细胞周期的调控是细胞生物学研究的重要内容，特别是在细胞增殖、肿瘤研究以及药物筛选中具有重要意义。通过化学药物或染料实现细胞的同步，能够帮助研究者分析特定细胞周期阶段的生物学特性。Hoechst 33342是一种常用的DNA染料，广泛应用于细胞染色和细胞周期分析中。

操作流程

1. 预同步细胞：将细胞在血清饥饿条件下培养，抑制其进入细胞周期，达到G0期状态。具体操作为在70%融合度时加入低血清培养基，培养2天。
2. 细胞复苏：用含有4 g/ml阿佛地酰（Aphidicolin，DNA聚合酶抑制剂）的完全培养基刺激细胞重新进入细胞周期，培养14小时。或者，将指数生长期的细胞加入阿佛地酰，培养24小时，以阻滞在特定周期。
3. 染色与同步：去除阿佛地酰，洗涤细胞，用含有Hoechst 33342的完全培养基培养12小时。

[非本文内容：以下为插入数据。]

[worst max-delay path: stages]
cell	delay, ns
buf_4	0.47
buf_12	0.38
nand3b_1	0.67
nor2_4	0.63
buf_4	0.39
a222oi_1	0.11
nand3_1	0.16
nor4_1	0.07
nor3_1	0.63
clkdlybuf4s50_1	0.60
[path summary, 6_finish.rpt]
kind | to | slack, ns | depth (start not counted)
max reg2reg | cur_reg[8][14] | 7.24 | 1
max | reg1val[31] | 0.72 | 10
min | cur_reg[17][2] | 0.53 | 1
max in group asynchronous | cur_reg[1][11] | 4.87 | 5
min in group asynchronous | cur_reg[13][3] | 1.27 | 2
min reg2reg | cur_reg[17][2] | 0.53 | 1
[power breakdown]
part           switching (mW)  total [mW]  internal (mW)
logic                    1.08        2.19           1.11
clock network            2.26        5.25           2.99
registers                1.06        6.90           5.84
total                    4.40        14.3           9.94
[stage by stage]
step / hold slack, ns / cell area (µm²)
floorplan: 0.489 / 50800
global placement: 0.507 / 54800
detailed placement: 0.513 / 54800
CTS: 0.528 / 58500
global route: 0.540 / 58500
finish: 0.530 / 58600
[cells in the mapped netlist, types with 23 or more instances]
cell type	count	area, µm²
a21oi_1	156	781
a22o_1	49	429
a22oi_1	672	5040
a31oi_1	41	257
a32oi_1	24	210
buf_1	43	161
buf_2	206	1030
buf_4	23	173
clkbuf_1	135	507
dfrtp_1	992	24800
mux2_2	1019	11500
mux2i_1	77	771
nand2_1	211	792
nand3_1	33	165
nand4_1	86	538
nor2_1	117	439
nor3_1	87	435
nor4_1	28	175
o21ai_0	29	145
### /design/flow/run.sh
#!/bin/bash
# OpenROAD 26Q1-2900-gdf79404cd8, Yosys 0.63+post, stock flow scripts
make -C /OpenROAD-flow-scripts/flow DESIGN_CONFIG=/design/flow/config.mk WORK_HOME=/design/flow/orfs finish
### /design/flow/config.mk
export PLATFORM = sky130hd
export DESIGN_NAME = systolic_array
export DESIGN_NICKNAME = systolic_array
export VERILOG_FILES = /design/flow/design.v
export SDC_FILE = /design/flow/constraint.sdc
export NUM_CORES = 4
export LEC_CHECK = 1
export CORE_UTILIZATION = 40
### /design/flow/constraint.sdc
current_design systolic_array

set clk_period 14.8
set clk_io_pct 0.2

create_clock -name clk0 -period $clk_period [get_ports {clk}]

set non_clock_inputs [all_inputs -no_clocks]
set_input_delay [expr $clk_period * $clk_io_pct] -clock clk0 $non_clock_inputs
set_output_delay [expr $clk_period * $clk_io_pct] -clock clk0 [all_outputs]
### /design/flow/design.v
module mac (
  input logic clk, rst,
  input logic clear, en,
  input logic signed [7:0] row_input, col_input,
  output logic signed [31:0] accumulate
);
  logic signed [31:0] next_accumulate;
  logic signed [15:0] prod;
  always_comb begin
    prod = row_input * col_input;
    if (clear) next_accumulate = '0;
    else if (en) next_accumulate = accumulate + {{16{prod[15]}}, prod};
    else next_accumulate = accumulate;
  end
  always_ff @(posedge clk or posedge rst) begin
    if (rst) accumulate <= '0;
    else accumulate <= next_accumulate;
  end
endmodule
module systolic_array #(
  parameter int ROW_DIM = 4
) (
  input logic clk, rst,
  input logic en, clear,
  input logic signed [7:0] row0_in, row1_in, row2_in, row3_in,
  input logic signed [7:0] col0_in, col1_in, col2_in, col3_in,
  output logic signed [31:0] mac00, mac01, mac02, mac03,  
  output logic signed [31:0] mac10, mac11, mac12, mac13,
  output logic signed [31:0] mac20, mac21, mac22, mac23,
  output logic signed [31:0] mac30, mac31, mac32, mac33
);
  logic signed [7:0] col1_input1, col1_input2, col1_input3, col1_input4;
  logic signed [7:0] col2_input1, col2_input2, col2_input3, col2_input4;
  logic signed [7:0] col3_input1, col3_input2, col3_input3, col3_input4;
  logic signed [7:0] col4_input1, col4_input2, col4_input3, col4_input4;
  logic signed [7:0] next_col1_input2, next_col1_input3, next_col1_input4;
  logic signed [7:0] next_col2_input2, next_col2_input3, next_col2_input4;
  logic signed [7:0] next_col3_input2, next_col3_input3, next_col3_input4;
  logic signed [7:0] next_col4_input2, next_col4_input3, next_col4_input4;
  assign col1_input1 = (rst || clear) ? '0 : col0_in;
  assign col2_input1 = (rst || clear) ? '0 : col1_in;
  assign col3_input1 = (rst || clear) ? '0 : col2_in;
  assign col4_input1 = (rst || clear) ? '0 : col3_in;
  always_comb begin
    next_col1_input2 = col1_input2;
    next_col2_input2 = col2_input2;
    next_col3_input2 = col3_input2;
    next_col4_input2 = col4_input2;
    next_col1_input3 = col1_input3;
    next_col2_input3 = col2_input3;
    next_col3_input3 = col3_input3;
    next_col4_input3 = col4_input3;
    next_col1_input4 = col1_input4;
    next_col2_input4 = col2_input4;
    next_col3_input4 = col3_input4;
    next_col4_input4 = col4_input4;
    if (clear) begin
      next_col1_input2 = '0;
      next_col2_input2 = '0;
      next_col3_input2 = '0;
      next_col4_input2 = '0;
      next_col1_input3 = '0;
      next_col2_input3 = '0;
      next_col3_input3 = '0;
      next_col4_input3 = '0;
      next_col1_input4 = '0;
      next_col2_input4 = '0;
      next_col3_input4 = '0;
      next_col4_input4 = '0;
    end else if (en) begin
      next_col1_input2 = col1_input1;
      next_col2_input2 = col2_input1;
      next_col3_input2 = col3_input1;
      next_col4_input2 = col4_input1;
      next_col1_input3 = col1_input2;
      next_col2_input3 = col2_input2;
      next_col3_input3 = col3_input2;
      next_col4_input3 = col4_input2;
      next_col1_input4 = col1_input3;
      next_col2_input4 = col2_input3;
      next_col3_input4 = col3_input3;
      next_col4_input4 = col4_input3;
    end
  end
  always_ff @(posedge clk or posedge rst) begin
    if (rst) begin
      col1_input2 <= '0;
      col1_input3 <= '0;
      col1_input4 <= '0;
      col2_input2 <= '0;
      col2_input3 <= '0;
      col2_input4 <= '0;
      col3_input2 <= '0;
      col3_input3 <= '0;
      col3_input4 <= '0;
      col4_input2 <= '0;
      col4_input3 <= '0;
      col4_input4 <= '0;
    end else begin
      col1_input2 <= next_col1_input2;
      col1_input3 <= next_col1_input3;
      col1_input4 <= next_col1_input4;
      col2_input2 <= next_col2_input2;
      col2_input3 <= next_col2_input3;
      col2_input4 <= next_col2_input4;
      col3_input2 <= next_col3_input2;
      col3_input3 <= next_col3_input3;
      col3_input4 <= next_col3_input4;
      col4_input2 <= next_col4_input2;
      col4_input3 <= next_col4_input3;
      col4_input4 <= next_col4_input4;
    end
  end
  mac unit11(
    .clk(clk),
    .rst(rst),
    .clear(clear),
    .en(en),
    .row_input(row0_in),
    .col_input(col1_input1),
    .accumulate(mac00)  
  );
  mac unit12(
    .clk(clk),
    .rst(rst),
    .clear(clear),
    .en(en),
    .row_input(row1_in),
    .col_input(col1_input2),
    .accumulate(mac01)  
  );
  mac unit13(
    .clk(clk),
    .rst(rst),
    .clear(clear),
    .en(en),
    .row_input(row2_in),
    .col_input(col1_input3),
    .accumulate(mac02)  
  );
  mac unit14(
    .clk(clk),
    .rst(rst),
    .clear(clear),
    .en(en),
    .row_input(row3_in),
    .col_input(col1_input4),
    .accumulate(mac03)  
  );
  mac unit21(
    .clk(clk),
    .rst(rst),
    .clear(clear),
    .en(en),
    .row_input(row0_in),
    .col_input(col2_input1),
    .accumulate(mac10)  
  );
  mac unit22(
    .clk(clk),
    .rst(rst),
    .clear(clear),
    .en(en),
    .row_input(row1_in),
    .col_input(col2_input2),
    .accumulate(mac11)  
  );
  mac unit23(
    .clk(clk),
    .rst(rst),
    .clear(clear),
    .en(en),
    .row_input(row2_in),
    .col_input(col2_input3),
    .accumulate(mac12)  
  );
  mac unit24(
    .clk(clk),
    .rst(rst),
    .clear(clear),
    .en(en),
    .row_input(row3_in),
    .col_input(col2_input4),
    .accumulate(mac13)  
  );
  mac unit31(
    .clk(clk),
    .rst(rst),
    .clear(clear),
    .en(en),
    .row_input(row0_in),
    .col_input(col3_input1),
    .accumulate(mac20)  
  );
  mac unit32(
    .clk(clk),
    .rst(rst),
    .clear(clear),
    .en(en),
    .row_input(row1_in),
    .col_input(col3_input2),
    .accumulate(mac21)  
  );
  mac unit33(
    .clk(clk),
    .rst(rst),
    .clear(clear),
    .en(en),
    .row_input(row2_in),
    .col_input(col3_input3),
    .accumulate(mac22)  
  );
  mac unit34(
    .clk(clk),
    .rst(rst),
    .clear(clear),
    .en(en),
    .row_input(row3_in),
    .col_input(col3_input4),
    .accumulate(mac23)  
  );
  mac unit41(
    .clk(clk),
    .rst(rst),
    .clear(clear),
    .en(en),
    .row_input(row0_in),
    .col_input(col4_input1),
    .accumulate(mac30)  
  );
  mac unit42(
    .clk(clk),
    .rst(rst),
    .clear(clear),
    .en(en),
    .row_input(row1_in),
    .col_input(col4_input2),
    .accumulate(mac31)  
  );
  mac unit43(
    .clk(clk),
    .rst(rst),
    .clear(clear),
    .en(en),
    .row_input(row2_in),
    .col_input(col4_input3),
    .accumulate(mac32)  
  );
  mac unit44(
    .clk(clk),
    .rst(rst),
    .clear(clear),
    .en(en),
    .row_input(row3_in),
    .col_input(col4_input4),
    .accumulate(mac33)  
  );
endmodule
==> flow/design.v <==
module fetch (
  input logic clk, rst,
  input logic cache_ack,
  input logic [31:0] inst,
  output logic addr_ready,
  output logic [31:0] addr,
  input logic stall, jal, branch,
  input logic [31:0] j_target, b_target,
  output logic [31:0] final_pc,
  output logic [31:0] final_inst
);
  typedef enum {
    SEND,
    WAIT,
    SEND_O,
    WAIT_ACK,
    WAIT_O
  } state_t;
  state_t next_state, state;
  logic [31:0] next_pc, pc;
  logic [31:0] next_finalI, finalI;
  logic [31:0] nop;
  logic [31:0] next_target, target;
  assign nop = 32'h00000013;
  assign final_inst = finalI;
  assign final_pc = pc;
  always_comb begin
    next_state = state;
    addr_ready = 1'b0;
    next_pc = pc;
    next_finalI = nop;
    next_target = target;
    addr = '0;
    case (state) 
      SEND: begin
        if (jal) begin  
          addr = j_target;
          addr_ready = 1'b1;
          next_target = j_target;
          next_state = WAIT_O;
        end else if (branch) begin  
          addr = b_target;
          addr_ready = 1'b1;
          next_target = b_target;
          next_state = WAIT_O;
        end else if (stall) begin
          next_pc = pc;
          next_finalI = finalI;
        end else begin  
          addr = pc + 4;
          addr_ready = 1'b1;
          next_state = WAIT;
        end
      end
      WAIT: begin
        if (jal) begin  
          next_target = j_target;
        end else if (branch) begin
          next_target = b_target;
        end
        if (cache_ack && (jal | branch)) begin  
          next_state = SEND_O;
        end else if (cache_ack && stall) begin  
          next_pc = pc + 4;
          next_finalI = inst;
          next_state = SEND;
        end else if (jal | branch) begin  
          next_state = WAIT_ACK;  
        end else if (cache_ack) begin
          next_state = SEND;
          next_finalI = inst;
          next_pc = pc + 4;
        end 
      end
      SEND_O: begin
        addr_ready = 1'b1;
        addr = target;
        next_state = WAIT_O;  
      end
      WAIT_O: begin
        if (cache_ack) begin
          next_finalI = inst;
          next_pc = target;
          next_state = SEND;
        end
      end
      WAIT_ACK: begin
        if (cache_ack) begin
          next_state = SEND_O;
        end
      end
    endcase
  end
  always_ff @(posedge clk or posedge rst) begin
    if (rst) begin
      state <= SEND;
      pc <= -4;
      finalI <= nop;
      target <= '0;
    end else begin
      state <= next_state;
      pc <= next_pc;
      finalI <= next_finalI;
      target <= next_target;
    end
  end
endmodule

此步骤的时间需根据不同细胞系进行优化，以确保细胞在G2期同步。
4. 验证同步：用碘化丙啶（Propidium Iodide）染色结合流式细胞仪分析，确认细胞在G2期的比例。

所需试剂与配方

• 含Hoechst 33342的完全培养基：Dulbecco改良Eagle培养基（DMEM），加入0.5-1 g/ml Hoechst 33342（需根据细胞系优化），以及100 U/ml青霉素、100 μg/ml链霉素和10%（v/v）胎牛血清。
• 含阿佛地酰的完全培养基：DMEM，加入4 g/ml阿佛地酰，青霉素、链霉素及胎牛血清。
• 低血清培养基：含20 mM HEPES缓冲液、0.5%胎牛血清、青霉素、链霉素和DMEM基础培养基。
• PBS缓冲液：pH7.2，含2.7 mM氯化钾、4.3 mM磷酸二氢钠、1.8 mM一水磷酸钾和137 mM氯化钠。

注意事项

阿佛地酰和Hoechst 33342的浓度及作用时间需根据不同细胞系进行优化，因细胞类型差异可能影响同步效果。不同细胞系对培养基的要求也不同，应根据具体情况调整。